▸ **RECORDS SHOWN**:
**src/rtl/bp_stall_counter_ctrl.sv**
```systemverilog
// Stall-accounting controller: 32 saturating live counters (31 stall reasons + instret),
// a snapshot bank, and a host command/response port. Optional macro: BP_STALL_SNAPSHOT_CLEAR_EN.
module bp_stall_counter_ctrl #(
    parameter int cnt_width_p   = 32,
    parameter int num_reasons_p = 31,
    parameter int instret_idx_p = 31
) (
    input  logic                   clk_i,
    input  logic                   reset_i,
    input  logic                   freeze_i,
    input  logic                   stall_v_i,
    input  logic [4:0]             stall_reason_i,
    input  logic                   instret_i,
    input  logic                   cmd_v_i,
    input  logic [1:0]             cmd_op_i,
    input  logic [4:0]             cmd_addr_i,
    output logic                   cmd_ready_o,
    output logic                   resp_v_o,
    output logic [4:0]             resp_addr_o,
    output logic [cnt_width_p-1:0] resp_data_o,
    input  logic                   resp_yumi_i,
    output logic                   overflow_o,
    output logic                   busy_o
);

    localparam int num_cnt_lp = num_reasons_p + 1;
    localparam logic [4:0] num_reasons_lw = 5'(num_reasons_p);
    localparam logic [4:0] instret_idx_lw = 5'(instret_idx_p);
    localparam logic [4:0] last_idx_lw    = 5'(num_cnt_lp - 1);

    typedef logic [cnt_width_p-1:0] cnt_t;
    localparam cnt_t cnt_max_lp = '1;

    typedef enum logic [1:0] {e_idle, e_resp, e_dump} state_e;
    typedef enum logic [1:0] {e_op_read, e_op_snap, e_op_clear, e_op_dump} op_e;

    state_e     state_q, state_d;
    logic [4:0] idx_q, idx_d;
    logic       overflow_q, overflow_d;
    cnt_t       live_q [num_cnt_lp];
    cnt_t       live_d [num_cnt_lp];
    cnt_t       snap_q [num_cnt_lp];
    cnt_t       snap_d [num_cnt_lp];

    op_e        cmd_op;
    logic       cmd_accept;
    logic       take_snap;
    logic       clear_live;
    logic       inc_v;
    logic [4:0] inc_idx;

    assign cmd_op      = op_e'(cmd_op_i);
    assign cmd_ready_o = (state_q == e_idle);
    assign cmd_accept  = cmd_v_i & cmd_ready_o & ~reset_i;
    assign take_snap   = cmd_accept & ((cmd_op == e_op_snap) | (cmd_op == e_op_dump));

`ifdef BP_STALL_SNAPSHOT_CLEAR_EN
    assign clear_live  = cmd_accept & ((cmd_op == e_op_clear) | take_snap);
`else
    assign clear_live  = cmd_accept & (cmd_op == e_op_clear);
`endif

    // Single increment source per cycle; instret wins over a concurrent stall reason.
    always_comb begin
        // NOTE: every always_comb output gets a default first, so no path leaves it unassigned and no latch is inferred.
        inc_v   = 1'b0;
        inc_idx = '0;
        if (~reset_i & ~freeze_i) begin
            if (instret_i) begin
                inc_v   = 1'b1;
                inc_idx = instret_idx_lw;
            end else if (stall_v_i && (stall_reason_i < num_reasons_lw)) begin
                inc_v   = 1'b1;
                inc_idx = stall_reason_i;
            end
        end
    end

    // A clear on the same edge as an increment wins, so the counter reads 0 afterwards.
    always_comb begin
        overflow_d = overflow_q;
        for (int i = 0; i < num_cnt_lp; i++) begin
            live_d[i] = live_q[i];
        end
        if (clear_live) begin
            overflow_d = 1'b0;
            for (int i = 0; i < num_cnt_lp; i++) begin
                live_d[i] = '0;
            end
        end else if (inc_v) begin
            if (live_q[inc_idx] == cnt_max_lp) begin
                overflow_d = 1'b1;
            end else begin
                live_d[inc_idx] = live_q[inc_idx] + cnt_t'(1);
            end
        end
    end

    // Snapshot captures pre-increment live values.
    always_comb begin
        for (int i = 0; i < num_cnt_lp; i++) begin
            snap_d[i] = take_snap ? live_q[i] : snap_q[i];
        end
    end

    always_comb begin
        state_d = state_q;
        idx_d   = idx_q;
        case (state_q)
            e_idle: begin
                if (cmd_accept) begin
                    case (cmd_op)
                        e_op_read: begin
                            state_d = e_resp;
                            idx_d   = cmd_addr_i;
                        end
                        e_op_dump: begin
                            state_d = e_dump;
                            idx_d   = '0;
                        end
                        default: ;
                    endcase
                end
            end
            e_resp: begin
                if (resp_yumi_i) begin
                    state_d = e_idle;
                end
            end
            e_dump: begin
                if (resp_yumi_i) begin
                    if (idx_q == last_idx_lw) begin
                        state_d = e_idle;
                    end else begin
                        idx_d = idx_q + 5'd1;
                    end
                end
            end
            default: state_d = e_idle;
        endcase
    end

    always_ff @(posedge clk_i) begin
        // NOTE: sequential state uses non-blocking assignments only, so every flop samples pre-edge values.
        if (reset_i) begin
            state_q    <= e_idle;
            idx_q      <= '0;
            overflow_q <= 1'b0;
            // NOTE: the counter banks are flops rather than a RAM, so they can and must be reset to read 0.
            for (int i = 0; i < num_cnt_lp; i++) begin
                live_q[i] <= '0;
                snap_q[i] <= '0;
            end
        end else begin
            state_q    <= state_d;
            idx_q      <= idx_d;
            overflow_q <= overflow_d;
            live_q     <= live_d;
            snap_q     <= snap_d;
        end
    end

    assign resp_v_o    = (state_q != e_idle);
    assign busy_o      = (state_q != e_idle);
    assign resp_addr_o = idx_q;
    assign resp_data_o = snap_q[idx_q];
    assign overflow_o  = overflow_q;

endmodule
```
**config.mk**
```make
export PLATFORM = sky130hd
export DESIGN_NAME = bp_stall_counter_ctrl
export DESIGN_NICKNAME = d
export VERILOG_FILES = /design/src/rtl/bp_stall_counter_ctrl.sv
export SDC_FILE = /design/constraint.sdc
export NUM_CORES = 2
export LEC_CHECK = 0
export CAP_MARGIN = 15
export CORE_ASPECT_RATIO = 1.2
export CORE_MARGIN = 1
export CORE_UTILIZATION = 45
export DETAILED_ROUTE_END_ITERATION = 7
export SLEW_MARGIN = 20
export SYNTH_ARGS = -nofsm -noshare
export SYNTH_HDL_FRONTEND = slang
export SYNTH_SLANG_ARGS = --single-unit
```
**constraint.sdc**
```tcl
create_clock -name clk_i -period 9.6 [get_ports clk_i]
set_clock_uncertainty 0.2 [all_clocks]
set_input_delay 2.4 -clock clk_i [delete_from_list [all_inputs] [get_ports clk_i]]
set_output_delay 2.4 -clock clk_i [all_outputs]
set_load 0.03 [all_outputs]
```
==> summary.md <==
| Metric | Value |
|---|---|
| CTS Buf Count | `204` |
| Simple-Gate Fraction of Synth Area | `0.240` |
| Total negative slack | `0 ns` |
| CP max-delay cell | `clkdlybuf4s50_1` |
| Post-synthesis mux area share | `0.0942` |
| Vias | `81.3k` |
| Setup violations, final | `0` |
| Post-synthesis compound-gate area fraction | `0.154` |
| Pin count of the biggest net entering global routing | `268` |
| Share of cells above drive strength 1 | `0.130` |
| Root Driver | `clkbuf_16` |
| Worst-path cell chain | `clkdlybuf4s50_1 > nand4_1 > o211a_4 > buf_4 > nor2_1 > a2111oi_0 > nand4_1 > nor4_1 > nand3_1 > nor2_1 > buf_4 > nand4b_1 > xnor2_2 > buf_4 > a211oi_1` |
| Status | `finished, final reports clean` |
| Crit path DAT | `9.40 ns` |
| Gate Count Post-Synth | `9783` |
| Clock Latency Late Sink | `0.89 ns` |
| NumNets Final | `9476` |
| Min Tclk post-route | `8.90 ns` |
| Yosys reg bits | `2056` |
| Crit-path most repeated cell | `buf_4` |
| Post-CTS Setup Repair Bufs | `0` |
| Initial core utilization | `0.453` |
| Syn avg cell area | `9.16 um^2` |
| Seq/Total Area, Yosys | `0.459` |
| Post-route ant nets | `0` |
| Maximum buffer depth of the clock tree | `3` |
| Syn-to-layout area delta | `12.4%` |
| Worst setup SP type | `primary input` |
| GP Congestion | `0.996` |
| CTS resizes | `0` |
| Warnings, synthesis | `0` |
| Vias in the first global route | `76.7k` |
| R2R Setup Slk | `3.81 ns` |
| Worst hold-check path type | `reg2reg` |
| Die X | `409 um` |
| Synth unique cells | `89` |
| Sinks on Clock Net | `2056` |
| FP Rows | `179` |
| GRT Residual Overflow | `0` |
| Via/cell ratio | `6.63` |
| Leakage Power | `0.0383 uW` |
| Core box area | `198000 um^2` |
| Final Slew Violations | `0` |
| Port bufs | `59` |
| Max incr delay on CP | `0.89 ns` |
| Post-CTS Hold Fix Bufs | `0` |
| Per-cell routed wire length | `31.5 um` |
| Critical-path maximum fanout | `31` |
| Final Hold Fails | `0` |
| Critical path class | `in2reg` |
| Post-Synth Adder-Cell Area | `0.000419` |
| First-pass GRT wire length | `550 mm` |
| Total Routing Usage GR | `0.371` |
| Final Power | `18500 uW` |
| Least-Margin Pin Slew | `1.29 ns` |
| Xor and xnor fraction of the mapped netlist area | `0.00293` |
| Max-cap violations | `0` |
| Initial drt markers | `12.0k` |
| Fin crit share | `0.927` |
| TritonRoute pass-1 iters | `7` |
| Post-synthesis cell area | `89600 um^2` |
| Worst relative slew slack | `0.139` |
| CP endpoint kind | `register` |
| Synthesized net count | `9805` |
| # IOs | `60` |
| Initial antenna violation count | `18` |
| H-tree levels | `4` |
| Die height | `491 um` |
| Main combinational cell family by area after synthesis | `simple AND/OR/NAND/NOR gates` |
| Power per cell area | `184 nW/um^2` |
| CP required | `10.10 ns` |
| VDD IR-drop max | `222 uV` |
| RSZ-0062 raised after global routing | `false` |
| TritonCTS clock tree | `done` |
| Asr flop ratio synth | `0` |
| DIE AREA | `201000 um^2` |
| Post-synth EDFFs | `0` |
| DRC viols | `0` |
| Clock slew at reported path FFs | `0.06 ns` |
| Post-DP HPWL | `235 mm` |
| Fmax | `112 MHz` |
| Routed WL | `386 mm` |
| Synth Flop Type | `dfxtp_1` |
-- worst paths after layout --
kind                                                from                  endpoint  cells past startpoint
worst min register to register  live_q[197]$_SDFFE_PP0P_  snap_q[197]$_SDFFE_PP0P_                      2
worst max register to register  live_q[597]$_SDFFE_PP0P_  live_q[164]$_SDFFE_PP0P_                     14
worst min-delay path            live_q[197]$_SDFFE_PP0P_  snap_q[197]$_SDFFE_PP0P_                      2
worst max-delay path                   stall_reason_i[3]   live_q[25]$_SDFFE_PP0P_                     15
-- power by group --
group / leakage (uW) / switching [uW] / internal [uW]
logic: 0.0183 / 1080 / 410
registers: 0.0166 / 54.4 / 8550
clock network: 0.00344 / 3580 / 4830
total: 0.0383 / 4720 / 13800
-- cell usage after synthesis (133+ instances only) --
master	n	area share
a211oi_1	141	0.012
a21oi_1	264	0.015
buf_2	153	0.0085
clkbuf_1	730	0.031
dfxtp_1	2056	0.46
mux4_2	320	0.080
nand2_1	2226	0.093
nand3_1	346	0.019
nand3b_1	1024	0.086
nor2_1	146	0.0061
nor3b_1	155	0.013
o211ai_1	133	0.011
o21ai_0	489	0.027
o22ai_1	212	0.015
o2bb2ai_1	307	0.030
-- metrics by stage --
stage	area (um^2)	hold slack [ns]	utilization	setup WS, ns	instances
5_1_grt	101000	0.264	0.509	0.914	12200
2_1_floorplan	89600	0.223	-	2.11	9783
4_1_cts	101000	0.246	0.509	1.18	12200
3_5_place_dp	93700	0.237	0.474	0.287	11900
6_report	101000	0.242	0.509	0.700	12300
3_3_place_gp	93700	0.235	0.473	0.430	11900
-- worst max-delay path, delay by kind of cell --
kind	cells	cell delay [ns]
AND/OR/NAND/NOR	7	3.22
XOR/XNOR	1	0.32
buffers and inverters	4	2.10
AO/OA/AOI/OAI	3	1.30
-- cell families (layout without fill, tap and decap cells) --
group / Yosys count / after routing
adders and majority gates: 3 / 3
AOI/OAI and AO/OA: 2025 / 2025
buffers and inverters: 1055 / 893
and+or+nand+nor: 4175 / 4175
xor gates and xnor gates: 30 / 30
other: 0 / 9
DFF: 2056 / 2056
muxes: 439 / 439
-- metal layers --
metal	track usage	vias to the layer above	share of wire
met5	0	-	0.00020
met4	0.226	14	0.071
met3	0.111	1376	0.13
met2	0.534	5620	0.42
met1	0.487	39800	0.38
li1	-	34400	-
-- layout by cell type, fill, tap and decap left out, drive strengths merged, types with 58 or more instances in the layout --
cell / netlist / final
o22a: 61 / 61
a211oi: 141 / 141
nor3b: 156 / 156
o22ai: 212 / 212
mux4: 320 / 320
o21ai: 596 / 596
nand4b: 58 / 58
o211ai: 133 / 133
clkbuf: 730 / 299
a21oi: 264 / 264
dfxtp: 2056 / 2056
nand3b: 1024 / 1024
mux2i: 86 / 86
o221ai: 68 / 68
nor2: 147 / 147
buf: 277 / 417
o2bb2ai: 307 / 307
nand2: 2226 / 2226
nand3: 347 / 347
-- final cells by class --
class / instances / area [um^2]
fillers: 18200 / 97200
multi-input cells: 6672 / 44700
flip-flops and latches: 2056 / 41200
clock buffers: 299 / 6080
repair buffers: 472 / 4460
well taps: 2624 / 3280
clock inverters: 74 / 873
inverters: 48 / 180
diodes: 9 / 22.5
-- state kept, by name, summed over array words and instances (netlist names) --
register	cells
live_q	1024
snap_q	1024
resp_addr_o	5
state_q	2
overflow_o	1
Note: power is estimated with default switching activity, not from simulation.
--- src/rtl/uart_rx_cfg_if.sv ---
// Received-word bus of the configurable UART receiver: one word plus its
// error flags, qualified by a single-cycle o_rx_dv strobe.
interface uart_rx_cfg_if #(
    parameter int DATA_BITS = 8
);
    logic                 o_rx_dv;
    logic [DATA_BITS-1:0] o_rx_data;
    logic                 o_parity_err;
    logic                 o_frame_err;
    logic                 o_break;

    // Receiver drives the word and flags
    modport master (
        output o_rx_dv,
        output o_rx_data,
        output o_parity_err,
        output o_frame_err,
        output o_break
    );

    // Packet parser consumes them
    modport slave (
        input o_rx_dv,
        input o_rx_data,
        input o_parity_err,
        input o_frame_err,
        input o_break
    );
endinterface

--- src/rtl/uart_rx_cfg.sv ---
// Configurable UART receiver: runtime clocks-per-bit, none/even/odd parity,
// one or two stop bits, 3-sample majority per bit, parity/framing/break flags.
module uart_rx_cfg #(
    parameter int DATA_BITS = 8,
    parameter int DIV_WIDTH = 16
) (
    input  logic                 i_clk,
    input  logic                 i_rst,
    input  logic                 i_rx_serial,
    input  logic [DIV_WIDTH-1:0] i_clks_per_bit,
    input  logic [1:0]           i_parity_mode,
    input  logic                 i_two_stop,
    uart_rx_cfg_if.master        rx_out
);

    typedef enum logic [2:0] {
        S_IDLE,
        S_START,
        S_DATA,
        S_PARITY,
        S_STOP,
        S_BRK_WAIT
    } state_t;

    localparam logic [3:0] LAST_BIT = 4'(DATA_BITS - 1);

    state_t state, state_n;

    logic                 rx_meta, rx_s;
    logic [DIV_WIDTH-1:0] d_l, cnt;
    logic [DIV_WIDTH-1:0] h_c, h_m1, h_p1, d_m1;
    logic                 par_en_l, par_odd_l, two_stop_l;
    logic [3:0]           bit_idx;
    logic                 stop_idx;
    logic                 samp_a, samp_b;
    logic [DATA_BITS-1:0] shreg;
    logic                 par_acc, any_one, par_err_r, stop_bad;

    logic                 at_hm1, at_h, decide, wrap, maj;
    logic                 final_stop, frame_now, brk_now;
    logic                 start_det, shift_en, par_dec, stop_dec, emit;
    logic [DIV_WIDTH-1:0] d_in;

    // Two-flop synchronizer for the asynchronous RX pin, idling high
    always_ff @(posedge i_clk) begin
        if (i_rst) begin
            rx_meta <= 1'b1;
            rx_s    <= 1'b1;
        end else begin
            rx_meta <= i_rx_serial;
            rx_s    <= rx_meta;
        end
    end

    // Divisor clamp and the derived sample/wrap points of the latched divisor
    always_comb begin
        d_in   = (i_clks_per_bit < DIV_WIDTH'(4)) ? DIV_WIDTH'(4) : i_clks_per_bit;
        h_c    = d_l >> 1;
        h_m1   = h_c - DIV_WIDTH'(1);
        h_p1   = h_c + DIV_WIDTH'(1);
        d_m1   = d_l - DIV_WIDTH'(1);
        at_hm1 = (cnt == h_m1);
        at_h   = (cnt == h_c);
        decide = (cnt == h_p1);
        wrap   = (cnt == d_m1);
        // third sample is the live synchronized line at the decision point
        maj        = (samp_a & samp_b) | (samp_a & rx_s) | (samp_b & rx_s);
        final_stop = stop_idx | ~two_stop_l;
        frame_now  = stop_bad | ~maj;
        brk_now    = frame_now & ~any_one;
    end

    // State register
    always_ff @(posedge i_clk) begin
        if (i_rst) state <= S_IDLE;
        else       state <= state_n;
    end

    // Next-state logic
    always_comb begin
        state_n = state;
        unique case (state)
            S_IDLE:     if (!rx_s) state_n = S_START;
            S_START: begin
                if (decide && maj) state_n = S_IDLE;
                else if (wrap)     state_n = S_DATA;
            end
            S_DATA:     if (wrap && bit_idx == LAST_BIT) state_n = par_en_l ? S_PARITY : S_STOP;
            S_PARITY:   if (wrap) state_n = S_STOP;
            // leave on the final stop decision; the rest of the stop bit is not waited out
            S_STOP:     if (decide && final_stop) state_n = brk_now ? S_BRK_WAIT : S_IDLE;
            S_BRK_WAIT: if (rx_s) state_n = S_IDLE;
            default:    state_n = S_IDLE;
        endcase
    end

    // Per-state control strobes for the datapath
    always_comb begin
        start_det = 1'b0;
        shift_en  = 1'b0;
        par_dec   = 1'b0;
        stop_dec  = 1'b0;
        emit      = 1'b0;
        unique case (state)
            S_IDLE:   start_det = ~rx_s;
            S_DATA:   shift_en  = decide;
            S_PARITY: par_dec   = decide;
            S_STOP: begin
                stop_dec = decide;
                emit     = decide & final_stop;
            end
            default: ;
        endcase
    end

    // Bit timing, sampling, shifting and error accumulation for the frame in flight
    always_ff @(posedge i_clk) begin
        if (i_rst) begin
            d_l        <= DIV_WIDTH'(4);
            par_en_l   <= 1'b0;
            par_odd_l  <= 1'b0;
            two_stop_l <= 1'b0;
            cnt        <= '0;
            bit_idx    <= '0;
            stop_idx   <= 1'b0;
            samp_a     <= 1'b1;
            samp_b     <= 1'b1;
            shreg      <= '0;
            par_acc    <= 1'b0;
            any_one    <= 1'b0;
            par_err_r  <= 1'b0;
            stop_bad   <= 1'b0;
        end else begin
            if (start_det) begin
                // the detect cycle itself is offset 0 of the start bit
                d_l        <= d_in;
                par_en_l   <= ^i_parity_mode;
                par_odd_l  <= i_parity_mode[1];
                two_stop_l <= i_two_stop;
                cnt        <= DIV_WIDTH'(1);
                bit_idx    <= '0;
                stop_idx   <= 1'b0;
                par_acc    <= 1'b0;
                any_one    <= 1'b0;
                par_err_r  <= 1'b0;
                stop_bad   <= 1'b0;
            end else if (state != S_IDLE && state != S_BRK_WAIT) begin
                cnt <= wrap ? '0 : cnt + DIV_WIDTH'(1);
            end

            if (at_hm1) samp_a <= rx_s;
            if (at_h)   samp_b <= rx_s;

            if (shift_en) begin
                shreg   <= {maj, shreg[DATA_BITS-1:1]};
                par_acc <= par_acc ^ maj;
                any_one <= any_one | maj;
            end
            if (state == S_DATA && wrap) bit_idx <= bit_idx + 4'd1;

            if (par_dec) begin
                par_err_r <= (par_acc ^ maj) != par_odd_l;
                any_one   <= any_one | maj;
            end

            if (stop_dec) stop_bad <= stop_bad | ~maj;
            if (state == S_STOP && wrap) stop_idx <= 1'b1;
        end
    end

    // Registered word/flags, updated only with the o_rx_dv strobe
    always_ff @(posedge i_clk) begin
        if (i_rst) begin
            rx_out.o_rx_dv      <= 1'b0;
            rx_out.o_rx_data    <= '0;
            rx_out.o_parity_err <= 1'b0;
            rx_out.o_frame_err  <= 1'b0;
            rx_out.o_break      <= 1'b0;
        end else begin
            rx_out.o_rx_dv <= emit;
            if (emit) begin
                rx_out.o_rx_data    <= brk_now ? '0 : shreg;
                rx_out.o_parity_err <= par_err_r;
                rx_out.o_frame_err  <= frame_now;
                rx_out.o_break      <= brk_now;
            end
        end
    end

endmodule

▸ **EXERCISE**: Once the line with "for the datapath" is found in the records above, print exactly that line and every line after it through the line with "start_det = ~rx_s;".

▸ **SOLUTION TO THIS EXERCISE**:
    // Per-state control strobes for the datapath
    always_comb begin
        start_det = 1'b0;
        shift_en  = 1'b0;
        par_dec   = 1'b0;
        stop_dec  = 1'b0;
        emit      = 1'b0;
        unique case (state)
            S_IDLE:   start_det = ~rx_s;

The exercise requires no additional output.